## [RECORDS FOR THE EXERCISE]
Context: an optimization exercise on an open-source flow, tuned for small area, a short achievable clock period and few clock cycles per item. The choices shown serve that exercise and are no tape-out recipe. At most, simulation tests tie the RTL to the original design; equivalence was not proved. No functional check of the RTL was part of runs 1 to 4.

[flow/run.sh]
#!/bin/bash
# synth_recipe.tcl (not shown) runs the flow's synth.tcl, then flattens the netlist and writes it again
# the make line also repeats each setting of config.mk as NAME=value (left out here)
make -C /OpenROAD-flow-scripts/flow DESIGN_CONFIG=/design/flow/config.mk WORK_HOME=/design/flow/orfs CLKGATE_MAP_FILE= SYNTH_SCRIPT=/design/flow/synth_recipe.tcl finish
[flow/config.mk]
export PLATFORM = sky130hd
export DESIGN_NAME = whorl_rsq
export DESIGN_NICKNAME = whorl_rsq
export VERILOG_FILES = /design/flow/design.v
export SDC_FILE = /design/flow/constraint.sdc
export NUM_CORES = 4
export LEC_CHECK = 0
export CAP_MARGIN = 20
export CORE_MARGIN = 2
export CORE_UTILIZATION = 40
export PLACE_DENSITY = 0.6
export SLEW_MARGIN = 20
[flow/constraint.sdc]
create_clock -name core_clock -period 11.0 [get_ports {clk}]
set_input_delay 2.2000 -clock core_clock [delete_from_list [all_inputs] [get_ports {clk}]]
set_output_delay 2.2000 -clock core_clock [all_outputs]
set_load 0.01 [all_outputs]
[flow/design.v]
module whorl_rsq (
    input             clk,
    input             rst,           
    input             in_valid,
    output            in_ready,
    input             in_sqrt,       
    input      [31:0] in_a,
    output reg        out_valid,
    output reg [31:0] out_res,
    output reg        out_sat,
    output reg        out_divz,
    output reg        out_domain
);
    reg  [15:0]  M;
    reg          rdy, first;
    reg          sq;                         
    reg          nf;                         
    reg          f_spc, f_hi, f_mid, f_lo, f_sat, f_divz, f_dom;
    reg  [32:0]  S;                          
    reg          s;                          
    reg  [31:0]  D;                          
    assign in_ready = rdy;
    wire accept = in_valid & rdy;
    wire last   = M[0] & !M[1];
    wire [31:0] a       = in_a;
    wire        a_zero  = (a == 32'd0);
    wire        sm_pos  = !a[31] & (a[30:28] == 3'd0) & (!a[27] | (a[26:0] == 27'd0));
    wire        sm_neg  = a[31] & (a[30:27] == 4'hF);
    wire        a_m27   = sm_neg & (a[26:0] == 27'd0);             
    wire        a_max   = !a[31] & (a[30:0] == 31'h7FFF_FFFF);
    wire        spc_in  = in_sqrt ? (a[31] | a_max) : (sm_pos | sm_neg);
    wire        rcp_sk2 = a[31] ? !a[30] : (a[30] & (a[29] | (a[28:2] != 27'd0)));
    wire        rcp_sk1 = a[31] ? (a[30:28] != 3'b111)
                                : (a[30] | a[29] | (a[28] & (a[27:0] != 28'd0)));
    wire        sq_sk1  = (a[30:27] == 4'd0);
    reg  [32:0] s_init;
    reg  [15:0] m_init;
    always @* begin
        if (in_sqrt) begin
            if (sq_sk1) begin
                s_init = {4'b1111, a[26:0], 2'b00};              
                m_init = 16'h3FFF;
            end else begin
                s_init = {2'b11, a[30:0]};                       
                m_init = 16'h7FFF;
            end
        end else if (rcp_sk2) begin
            s_init = a[31] ? {33'h0_7FFF_FFF8 | {31'd0, a[29:28]}}
                           : {33'h0_8000_0004 | {31'd0, a[29:28]}};
            m_init = 16'h3FFF;
        end else if (rcp_sk1) begin
            s_init = a[31] ? {33'h0_1FFF_FFFE | {32'd0, a[30]}}
                           : {33'h0_2000_0000 | {32'd0, a[30]}};
            m_init = 16'h7FFF;
        end else begin
            s_init = a[31] ? 33'h0_07FF_FFFF : 33'h0_0800_0000;
            m_init = 16'hFFFF;
        end
        if (spc_in)
            m_init = 16'h0001;
    end
    wire [16:0] Mx = {1'b0, M};
    wire [31:0] oh0, oh1, mk0, mk1;
    genvar m;
    generate
        for (m = 0; m < 16; m = m + 1) begin : pos
            assign oh0[2*m+1] = Mx[m] & !Mx[m+1];
            assign oh0[2*m]   = 1'b0;
            assign oh1[2*m+1] = 1'b0;
            assign oh1[2*m]   = Mx[m] & !Mx[m+1];
            assign mk0[2*m+1] = Mx[m+1];
            assign mk0[2*m]   = Mx[m];
            assign mk1[2*m+1] = Mx[m+1];
            assign mk1[2*m]   = Mx[m+1];
        end
    endgenerate
    wire [31:0] ohp0 = {oh0[30:0], 1'b0};           
    wire [31:0] ohp1 = oh0;                         
    wire [31:0] F0   = D | (s ? (sq ? (ohp0 | oh0) : 32'd0) : (sq ? mk0 : 32'd0));
    wire        inv0 = !(s ^ nf);
    wire [32:0] Y0   = {nf, F0} ^ {33{inv0}};
    wire [32:0] R0   = S + Y0 + {32'd0, inv0};
    wire        s1   = R0[32];                      
    wire        bdv0 = |(D & oh0);                  
    wire        bdv1 = |(D & oh1);
    wire [32:0] R1c [0:1];
    wire [31:0] D1c [0:1];
    genvar u;
    generate
        for (u = 0; u < 2; u = u + 1) begin : outcome    
            wire [31:0] D1   = (u == 0) ? (D | (sq ? ohp0 : 32'd0)) : D;
            wire [31:0] F1   = D1 | ((u == 1) ? (sq ? (ohp1 | oh1) : 32'd0)
                                              : (sq ? mk1 : 32'd0));
            wire        inv1 = (u == 1) ? nf : !nf;
            wire [32:0] Y1   = {nf, F1} ^ {33{inv1}};
            wire        bd0  = sq ? (u == 0) : bdv0;
            wire [32:0] X1   = {S[31:0], bd0};
            wire [32:0] X2   = {Y0[31:0], inv1};
            wire [32:0] cs_s = X1 ^ X2 ^ Y1;
            wire [32:0] cs_c = (X1 & X2) | (X1 & Y1) | (X2 & Y1);
            assign R1c[u] = cs_s + {cs_c[31:0], inv0} + {32'd0, inv0};
            assign D1c[u] = D1;
        end
    endgenerate
    wire [32:0] R1  = s1 ? R1c[1] : R1c[0];
    wire [31:0] D1s = s1 ? D1c[1] : D1c[0];
    wire        b0  = !s1;
    wire        b1  = !R1[32];
    wire        bd1 = sq ? b1 : bdv1;
    wire [1:0]  qbits = {b0 ^ nf, b1 ^ nf};
    always @(posedge clk) begin
        if (rst) begin
            M         <= 16'd0;
            rdy       <= 1'b1;
            out_valid <= 1'b0;
        end else begin
            out_valid <= last;
            if (accept) begin
                M   <= m_init;
                rdy <= spc_in;
            end else begin
                M   <= {1'b0, M[15:1]};
                rdy <= !M[2];
            end
        end
    end
    always @(posedge clk) begin
        first <= accept;
        if (accept) begin
            sq     <= in_sqrt;
            nf     <= !in_sqrt & a[31];
            f_spc  <= spc_in;
            f_hi   <= !in_sqrt & a[31];
            f_mid  <= !a[31];
            f_lo   <= !in_sqrt & !a[31];
            f_sat  <= !in_sqrt & (sm_pos | sm_neg) & !a_zero & !a_m27;
            f_divz <= !in_sqrt & a_zero;
            f_dom  <= in_sqrt & a[31];
            S      <= s_init;
            s      <= in_sqrt;
            D      <= in_sqrt ? 32'd0 : a;
        end else begin
            S <= {R1[31:0], bd1};
            s <= R1[32];
            D <= D1s | ((sq & b1) ? ohp1 : 32'd0);
        end
        if (first & f_spc)
            out_res <= {f_hi, f_mid, {30{f_lo}}};
        else if (first)
            out_res <= {{30{nf}}, qbits};
        else
            out_res <= {out_res[29:0], qbits};
        if (last) begin
            out_sat    <= f_sat;
            out_divz   <= f_divz;
            out_domain <= f_dom;
        end
    end
endmodule
==> flow_summary_export.csv, run 1 <==
group,metric,value,unit
die,floorplan.die_area,0.0332,mm²
final_layout,layout.core_utilization,45.7,%
yosys,net_count_of_the_mapped_netlist,1746,
yosys,post_synthesis_cell_count,1552,
place,dpl_worst_slack,4.92,ns
detailed_routing,detail_route.wirelength.met1,18700,µm
global_routing,globalRouteTotalUtil,24.3,%
critical_path,critPathBufInv,2,
yosys,ys_flop_type,"sky130_fd_sc_hd__dfxtp_1",
yosys,yosys_register_bits,128,
global_routing,grt_start_max_net_pins,69,
detailed_routing,met2_length,18400,µm
critical_path,timing.critical_path.from,"M[1]$_SDFF_PP0_",
yosys,synth_top_cell_by_area,"sky130_fd_sc_hd__dfxtp_1",
critical_path,critical_path.endpoint_type,"register",
yosys,synth_adder_area_share,19.4,%
timing,setup_violations,0,
timing,rsz0062_at_grt,"no",
timing,worst_setup_slack_final,4.83,ns
detailed_routing,vias_per_cell,5.78,
critical_path,path_common_cell,"sky130_fd_sc_hd__a211oi_1",
global_routing,first_global_vias,11200,
critical_path,worst_path_largest_cell_delay,0.87,ns
detailed_routing,highest_layer,"met4",
final_layout,number_of_inserted_diodes,0,
detailed_routing,wire_per_inst,20.1,µm
global_routing,first_pass_grt_wire_length,63000,µm
die,core.rowCount,65,
critical_path,crit_fanout,17,
yosys,yosysUniqueCellTypes,77,
final_layout,syn2layout_area_growth,12.9,%
yosys,post_synth.cell_area_avg,8.18,µm²
clock_tree,tritoncts,"built",
clock_tree,post-cts-setup-buffer-count,0,
yosys,synth_simple_gate_area_share,15.9,%
final_layout,number_of_fill_cells_in_the_layout,3091,
yosys,synth_edf_count,27,
critical_path,worst_path_arrival_time,6.42,ns
clock_tree,clk_root_buffer_cell,"sky130_fd_sc_hd__clkbuf_16",
die,ios,73,
timing,post-route-min-period,6.17,ns
critical_path,slowest_stage_cell_crit_path,"sky130_fd_sc_hd__nor4_1",
min_path,hold_path.class,"reg -> reg",
clock_tree,cts-hold-fix-buffers,0,
critical_path,crit_chain,"nor2b_1 -> a221oi_1 -> o2111ai_1 -> nor4_1 -> inv_1 -> a21oi_1 -> o22ai_1 -> fa_1 -> a211oi_1 -> o211ai_1 -> and4bb_1 -> o21ai_2 -> a211oi_1 -> o31ai_2 -> xnor2_1 -> mux2i_4 -> xnor2_2 -> buf_4 -> o311ai_1",
critical_path,r2r-start,"M[1]$_SDFF_PP0_",
place,buffer_ports.inserted,72,
timing,post-route-period-util,56.1,%
timing,max-slew-margin-rel,30.4,%
yosys,netlist.area_leader.share,15.9,%
final_layout,drive_above_1_share,5.02,%
job,timing.max_cap.violations,0,
timing,totalNegativeSetupSlack,0,ns
clock_tree,cts-resized-gates,0,
clock_tree,inserted_clock_buffers,17,
timing,worst_pin_slew,1.04,ns
die,die_width,182,µm
detailed_routing,dr.pass1.iters,7,
yosys,ys_seq_area_share,22.3,%
place,detailed_placement_wirelength_estimate,31100,µm
min_path,worst_hold_startpoint,"f_divz$_DFFE_PP_",
yosys,async_flop_share,0,%
timing,whs,0.418,ns
yosys,mappedNetlistArea,0.0127,mm²
detailed_routing,first_iter_violations,979,
die,dieHeight,182,µm
die,core_area,0.0314,mm²
timing,final_hold_viol_count,0,
detailed_routing,met3_wirelength,2240,µm
yosys,ys.warnings.count,1,
run_status,run_status,"complete, no violations",
detailed_routing,final_antenna_net_count,0,
critical_path,crit_family,"compound AO/OA/AOI/OAI gates",
global_routing,antenna_found_initial,0,
place,post-place-cells,1965,
yosys,synth.mux.area_fraction,2.49,%
yosys,synth-xor-area-share,10.6,%
yosys,dominant_combinational_cell_family_by_area_after_synthesis,"compound AO/OA/AOI/OAI gates",
clock_tree,clkTransAtPathRegs,0.07,ns
global_routing,grt_overflow_total,0,
place,global_placement_routability_congestion,0.922,
final_layout,number_of_nets_at_the_end_of_the_flow,1776,
clock_tree,cts.sinks,128,
yosys,synth-compound-area-share,24.9,%
critical_path,critPathLaunchType,"register",
detailed_routing,vias,11500,
final_layout,finalNonFillerCells,1997,
die,initial_core_util,40.5,%
yosys,ys_top_cells_by_area,"sky130_fd_sc_hd__dfxtp_1 16%, sky130_fd_sc_hd__fa_1 10%, sky130_fd_sc_hd__ha_1 9.3%",
clock_tree,clockBufferDepth,2,
timing,finClkSkew,0.0181,ns
detailed_routing,post-route-drc-count,0,
clock_tree,clock_tree.htree_level_count,4,
timing,final_max_tran_viols,0,
critical_path,crit_required,11.25,ns
critical_path,timing_worst_setup_path_type,"reg -> reg",
clock_tree,clock_latency_of_the_later_clocked_register_in_the_worst_skew_pair,0.43,ns
timing,achievable-frequency,0.162,GHz
detailed_routing,wl,40100,µm
[path summary, 6_finish.rpt]
| path | end | slack (ns) | cells after the start |
|---|---|---|---|
| hold / removal | out_divz$_DFFE_PN_ | 0.42 | 0 |
| setup / recovery | D[31]$_DFF_P_ | 4.83 | 19 |
| setup reg to reg | D[31]$_DFF_P_ | 4.83 | 19 |
| hold reg to reg | out_divz$_DFFE_PN_ | 0.42 | 0 |
[cell type report]
cell class / instances / area, µm² / share of cell area (%)
inverter: 71 / 268 / 1.87
sequential: 128 / 2830 / 19.8
clock buffer: 17 / 425 / 2.97
tap: 402 / 503 / 3.51
multi-input combinational: 1277 / 9310 / 64.9
timing repair buffer: 87 / 833 / 5.81
clock inverter: 15 / 161 / 1.13
[Yosys cell counts (4+ instances only)]
cell type,number
sky130_fd_sc_hd__a221oi_1,5
sky130_fd_sc_hd__and2_1,4
sky130_fd_sc_hd__buf_1,18
sky130_fd_sc_hd__nor4_1,16
sky130_fd_sc_hd__o21bai_1,23
sky130_fd_sc_hd__a21boi_0,4
sky130_fd_sc_hd__nand4_1,19
sky130_fd_sc_hd__buf_2,4
sky130_fd_sc_hd__ha_1,94
sky130_fd_sc_hd__nor2b_1,18
sky130_fd_sc_hd__o31ai_2,11
sky130_fd_sc_hd__nand3b_1,5
sky130_fd_sc_hd__o221ai_1,22
sky130_fd_sc_hd__a211oi_1,18
sky130_fd_sc_hd__o211ai_1,7
sky130_fd_sc_hd__edfxtp_1,27
sky130_fd_sc_hd__o22ai_1,4
sky130_fd_sc_hd__nor2_1,120
sky130_fd_sc_hd__or2_2,4
sky130_fd_sc_hd__nand2b_1,17
sky130_fd_sc_hd__inv_1,70
sky130_fd_sc_hd__o21ai_1,4
sky130_fd_sc_hd__a21oi_1,170
sky130_fd_sc_hd__o31ai_1,10
sky130_fd_sc_hd__xor2_1,75
sky130_fd_sc_hd__nand2_1,174
sky130_fd_sc_hd__nor3_1,18
sky130_fd_sc_hd__a211o_1,5
sky130_fd_sc_hd__or3_1,6
sky130_fd_sc_hd__clkbuf_1,52
sky130_fd_sc_hd__o21ai_0,110
sky130_fd_sc_hd__nand3_1,17
sky130_fd_sc_hd__a31oi_1,13
sky130_fd_sc_hd__xnor2_1,77
sky130_fd_sc_hd__a21o_1,30
sky130_fd_sc_hd__a22oi_1,4
sky130_fd_sc_hd__and3_1,11
sky130_fd_sc_hd__fa_1,64
sky130_fd_sc_hd__mux2i_1,26
sky130_fd_sc_hd__o21a_1,20
sky130_fd_sc_hd__dfxtp_1,101
[per-layer routing]
layer / up-vias / global-route usage, %
li1: 5608 / -
met1: 5546 / 34.3
met2: 344 / 39.0
met3: 41 / 3.45
met4: 0 / 6.29
met5: - / 0
[flip-flops by register name (all words and copies together) (netlist names), 16 cells and up]
signal   count
D           32
M           16
S           33
out_res     32
[cells in the final DEF (no fill, tap or decap), drive strengths merged, types with 5 or more instances in the layout]
cell	count
nor2	120
a21o	30
buf	15
nand3b	5
and3	11
a211oi	19
dfxtp	101
or3	6
o211ai	7
mux2i	27
xnor2	78
nand3	17
clkinv	7
o21bai	23
nor4	16
nand2b	17
ha	94
a221oi	5
clkdlybuf4s50	72
o221ai	22
a211o	5
inv	79
fa	64
a21oi	170
edfxtp	27
nand2	174
xor2	75
nor3	19
o21a	20
o31ai	21
clkbuf	17
nand4	19
o21ai	115
a31oi	13
nor2b	18
[stage by stage]
stage	area, µm²
after floorplan	12700
after global placement	13700
after detailed placement	13700
after CTS	14300
after global routing	14300
final	14300
[kinds of logic after synthesis]
logic type | after synthesis
muxes | 30
adders and majority gates | 158
DFF | 128
AOI/OAI and AO/OA | 496
xor gates and xnor gates | 153
buffers and inverters | 147
and+or+nand+nor | 440
==> run 2, diff against run 1 <==
--- a/flow/config.mk
+++ b/flow/config.mk
@@ -10,3 +10,4 @@
 export CORE_UTILIZATION = 40
 export PLACE_DENSITY = 0.6
+export SETUP_SLACK_MARGIN = 5
 export SLEW_MARGIN = 20
==> flow_summary_export.csv, run 2 <==
group,metric,value,unit
critical_path,path_common_cell,"sky130_fd_sc_hd__buf_4",
global_routing,grt_overflow_total,0,
global_routing,antenna_found_initial,0,
yosys,yosysUniqueCellTypes,77,
global_routing,first_pass_grt_wire_length,63000,µm
yosys,synthMostInstantiatedCell,"sky130_fd_sc_hd__nand2_1",
die,core.rowCount,65,
die,floorplan.die_area,0.0332,mm²
timing,post-route-min-period,5.66,ns
detailed_routing,vias_per_cell,5.77,
critical_path,worstRegToRegCells,20,
clock_tree,clock_latency_of_the_later_clocked_register_in_the_worst_skew_pair,0.43,ns
run_status,run_status,"complete, no violations",
place,global_placement_routability_congestion,0.922,
clock_tree,tritoncts,"built",
detailed_routing,final_antenna_net_count,0,
min_path,worst_hold_startpoint,"f_divz$_DFFE_PP_",
detailed_routing,first_iter_violations,892,
timing,achievable-frequency,0.177,GHz
timing,finClkSkew,0.0165,ns
global_routing,globalRouteTotalUtil,24.3,%
final_layout,max_ffs_per_register,33,
critical_path,timing_worst_setup_path_type,"reg -> reg",
clock_tree,cts.sinks,128,
clock_tree,clock_tree.htree_level_count,4,
detailed_routing,wire_per_inst,20.0,µm
timing,max-slew-margin-rel,31.8,%
detailed_routing,dr.pass1.iters,5,
final_layout,drive_above_1_share,5.26,%
min_path,hold_path.class,"reg -> reg",
die,initial_core_util,40.5,%
critical_path,r2r-start,"M[1]$_SDFF_PP0_",
clock_tree,clockBufferDepth,2,
critical_path,crit_chain,"nor2b_1 -> a221oi_1 -> o2111ai_1 -> nor4_4 -> buf_4 -> inv_1 -> a21oi_1 -> o22ai_1 -> fa_1 -> a211oi_1 -> o211ai_1 -> and4bb_1 -> o21ai_2 -> a211oi_2 -> o31ai_2 -> xnor2_1 -> mux2i_4 -> xnor2_2 -> buf_4 -> o311ai_1",
min_path,hold_depth,0,
yosys,synth_edf_count,27,
yosys,ys_top_cells_by_count,"174 x sky130_fd_sc_hd__nand2_1, 170 x sky130_fd_sc_hd__a21oi_1, 120 x sky130_fd_sc_hd__nor2_1, 110 x sky130_fd_sc_hd__o21ai_0, 101 x sky130_fd_sc_hd__dfxtp_1",
yosys,ys_flop_type,"sky130_fd_sc_hd__dfxtp_1",
yosys,mappedNetlistArea,0.0127,mm²
timing,post-route-period-util,51.5,%
critical_path,crit_required,11.26,ns
critical_path,crit_fanout,17,
final_layout,number_of_nets_at_the_end_of_the_flow,1778,
yosys,netlist.area_leader.share,15.9,%
yosys,ys.warnings.count,1,
critical_path,regToRegSetupSlack,5.34,ns
final_layout,reg_top3,"S: 33 flops, D: 32 flops, out_res: 32 flops",
yosys,async_flop_share,0,%
timing,worst_pin_slew,1.02,ns
min_path,hold-path-endpoint,"out_divz$_DFFE_PN_",
critical_path,critical_path.endpoint_type,"register",
yosys,net_count_of_the_mapped_netlist,1746,
yosys,post_synth.cell_area_avg,8.18,µm²
place,placed_area,0.0137,mm²
final_layout,leading_cell_type_in_the_layout_fill_and_taps_excluded,"sky130_fd_sc_hd__nand2_1",
timing,totalNegativeSetupSlack,0,ns
yosys,yosys_register_bits,128,
timing,final_hold_viol_count,0,
final_layout,number_of_fill_cells_in_the_layout,3085,
critical_path,critPathLaunchType,"register",
detailed_routing,wl,40100,µm
die,ios,73,
yosys,post_synthesis_cell_count,1552,
job,timing.max_cap.violations,0,
final_layout,syn2layout_area_growth,13.2,%
clock_tree,cts-hold-fix-buffers,0,
timing,final_max_tran_viols,0,
place,detailed_placement_wirelength_estimate,31100,µm
die,core_area,0.0314,mm²
place,buffer_ports.inserted,72,
detailed_routing,vias,11500,
critical_path,worst_path_arrival_time,5.92,ns
timing,setup_violations,0,
final_layout,number_of_inserted_diodes,0,
critical_path,worst_path_largest_cell_delay,0.49,ns
final_layout,final_cell_mix,"173 x sky130_fd_sc_hd__nand2_1, 170 x sky130_fd_sc_hd__a21oi_1, 120 x sky130_fd_sc_hd__nor2_1, 110 x sky130_fd_sc_hd__o21ai_0, 100 x sky130_fd_sc_hd__dfxtp_1",
yosys,ys_top_cells_by_area,"sky130_fd_sc_hd__dfxtp_1 16%, sky130_fd_sc_hd__fa_1 10%, sky130_fd_sc_hd__ha_1 9.3%",
final_layout,largest-register,"S",
critical_path,slowest_stage_cell_crit_path,"sky130_fd_sc_hd__dfxtp_1",
clock_tree,clkTransAtPathRegs,0.07,ns
die,die_width,182,µm
yosys,ys_seq_area_share,22.3,%
final_layout,postLayoutCellArea,0.0144,mm²
global_routing,first_global_vias,11200,
timing,rsz0062_at_grt,"no",
critical_path,r2r_end,"D[31]$_DFF_P_",
clock_tree,inserted_clock_buffers,17,
clock_tree,clk_root_buffer_cell,"sky130_fd_sc_hd__clkbuf_16",
die,dieHeight,182,µm
global_routing,grt_start_max_net_pins,69,
detailed_routing,post-route-drc-count,0,
yosys,synth_top_cell_by_area,"sky130_fd_sc_hd__dfxtp_1",
run 2: cell counts after synthesis:
Identical to the previous run, type by type.
run 2: logic make-up after synthesis:
kind of cell    after synthesis  synth area share (%)
fa+ha+maj                   158                  19.4
xor+xnor                    153                  10.6
mux                          30                  2.49
simple gates                440                  15.9
buf+inv                     147                  4.50
flops                       128                  22.3
compound gates              496                  24.9
run 2: routing by layer:
metal  up-vias  part of all wire, %  global-route usage, %
met1      5516                   46                   34.2
met5         -                    0                      0
met2       363                   46                   39.0
li1       5612                    -                      -
met3        46                  5.9                   3.45
met4         0                  1.9                   6.29
run 2: through the flow:
stage | cells | utilization [%] | hold WS [ns] | worst slack, ns
2_1_floorplan | 1552 | - | 0.400 | 6.20
3_3_place_gp | 1965 | 43.8 | 0.401 | 4.99
3_5_place_dp | 1965 | 43.8 | 0.405 | 4.92
4_1_cts | 1997 | 45.7 | 0.416 | 5.16
5_1_grt | 1999 | 45.8 | 0.420 | 5.02
6_report | 1999 | 45.8 | 0.418 | 5.34
run 2: timing repair:
item,CTS,global route
endpoints found under the setup margin,17,17
pin swaps,0,1
buffers inserted,0,2
resized for setup,1,2
hold endpoints to repair,0,0
run 2: worst max-delay path, delay by kind of cell (launching register included):
family / cells / cell delay, ns
DFF: 1 / 0.49
xor gates and xnor gates: 2 / 0.29
buffers and inverters: 3 / 0.52
and+or+nand+nor: 3 / 0.90
muxes: 1 / 0.26
AOI/OAI and AO/OA: 10 / 2.52
adders and majority gates: 1 / 0.49
run 2: how the worst max path moves through the flow:
stage / depth (start not counted) / slack, ns / start / end
after floorplan: 17 / 6.20 / f_hi$_DFFE_PP_ / D[17]$_DFF_P_
after global placement: 19 / 4.99 / M[1]$_SDFF_PP0_ / D[31]$_DFF_P_
after detailed placement: 19 / 4.92 / M[1]$_SDFF_PP0_ / D[31]$_DFF_P_
after CTS: 19 / 5.16 / M[1]$_SDFF_PP0_ / D[31]$_DFF_P_
after global routing: 20 / 5.02 / M[1]$_SDFF_PP0_ / D[31]$_DFF_P_
final: 20 / 5.34 / M[1]$_SDFF_PP0_ / D[31]$_DFF_P_
run 2: layout make-up:
| cell class | instances | area [µm²] | area share [%] |
|---|---|---|---|
| tap | 402 | 503 | 3.50 |
| multi-input combinational | 1277 | 9330 | 64.9 |
| clock buffer | 17 | 425 | 2.96 |
| clock inverter | 15 | 161 | 1.12 |
| inverter | 71 | 268 | 1.86 |
| sequential | 128 | 2830 | 19.7 |
| timing repair buffer | 89 | 848 | 5.90 |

## [EXERCISE INSTRUCTIONS]
Return, from the data, each line that has the word "frequency" in it.

## [SOLUTION TO THE EXERCISE]
timing,achievable-frequency,0.162,GHz
timing,achievable-frequency,0.177,GHz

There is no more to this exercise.